Monday, May 29, 2006

One Son Comes Home, One Son Earns Medal of Honor

This is an expanded story of Sgt Paul R. Smith, Medal of Honor Recipient:

Janice Pvirre will be at Arlington in person. She will join the other "Gold Star Mothers," those who have lost children in combat, to lay a wreath and to say a prayer at a white marker engraved with the emblem of this nation's highest military honor.

Her son, Sgt. 1st Class Paul R. Smith, died in a dusty courtyard outside Baghdad, fatally wounded in a furious firefight while showing "conspicuous gallantry and intrepidity ... above and beyond the call of duty" _ a sacrifice that made him the only service member awarded the Medal of Honor in the Iraq war.

Among those Sgt. Smith's actions saved: Dan Richardson, who has recently married and himself been promoted to sergeant.

That knowledge is both a blessing and a burden, for one mother to know that any milestone she will celebrate with her son _ a birthday, a holiday, the birth of a child _ was made possible by another mother's loss.

"We have been drawn together for some reason, and we're both intrigued about that reason," Richardson [Dan's Mother] says. "There is a destiny behind all of this. And it's not over. It's not played out yet. We don't know where it's going from here."[snip]

Smith, who had married shortly after that war in 1992 and had become a stepfather, then a father, told his wife that he feared he hadn't seen the last of Iraq. Making sure his men were ready became a priority, Birgit Smith says.

"He said, `We are not done. We're going back. We didn't finish,'" the young widow says. "It was just a matter of time."

That time came in March 2003. And Smith was ready.

"There are two ways to come home, stepping off the plane and being carried off the plane," he wrote in a letter to his parents. "It doesn't matter how I come home because I am prepared to give all that I am to ensure that all my boys make it home."

One of those "boys" was Dan Richardson.[snip]


Go over and read more about the fight, Sgt Smith's heroism and how the men he fought with and for honor him.

In the four-page letter from Dan afterward, Rita Richardson learned the harrowing tale of gunfire and confusion, and of the sergeant who held them all together.
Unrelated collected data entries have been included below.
File: config.mk
export PLATFORM = sky130hd
export DESIGN_NAME = tdi_seq
export DESIGN_NICKNAME = d
export VERILOG_FILES = /design/src/rtl/tdi_seq.sv
export SDC_FILE = /design/constraint.sdc
export NUM_CORES = 1
export LEC_CHECK = 0
export CAP_MARGIN = 20
export CORE_ASPECT_RATIO = 1.75
export CORE_UTILIZATION = 30
export DETAILED_ROUTE_END_ITERATION = 10
export PLACE_DENSITY = 0.58
export SLEW_MARGIN = 20
export SYNTH_ARGS = -nofsm -noshare
export SYNTH_HDL_FRONTEND = slang
export SYNTH_SLANG_ARGS = --single-unit
File: constraint.sdc
create_clock -name clk -period 3.4 [get_ports clk]
set_input_delay 0.85 -clock clk [delete_from_list [all_inputs] [get_ports clk]]
set_output_delay 0.85 -clock clk [all_outputs]
set_load 0.1 [all_outputs]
"It is because of him that I'm not dead ..." her son wrote. "He gave his life defending us."[snip]

Letters and e-mails from the families of others who served with Smith still come to his mother and widow, thanking them for his sacrifice.

Some display his picture in a place of honor among their own family photos. Somewhere, there is a baby boy named Paul, in his memory.

Medic Michelle Chavez held Smith's hand as he died under the hot Iraqi sun. In her pocket, she carries a .50-caliber machine gun bullet from the battle.

Because of Smith, she is alive to pursue her dream of becoming a physician's assistant, says her mother, Pam Shorb.

"I really don't know how to put it into words," says Shorb. "I'll always be grateful to him for what he did and what he sacrificed. Without our daughter, we don't know what we'd be."

Janice Pvirre says it hurts to know that because of those same actions, Paul was not there last October to give stepdaughter Jessica away in marriage. When 12-year-old David enters seventh grade this fall, it will be in a middle school building named for a father who is no longer there.

If anyone owes her anything, she says, it is to live as good a life as possible, so that Paul's death was not in vain.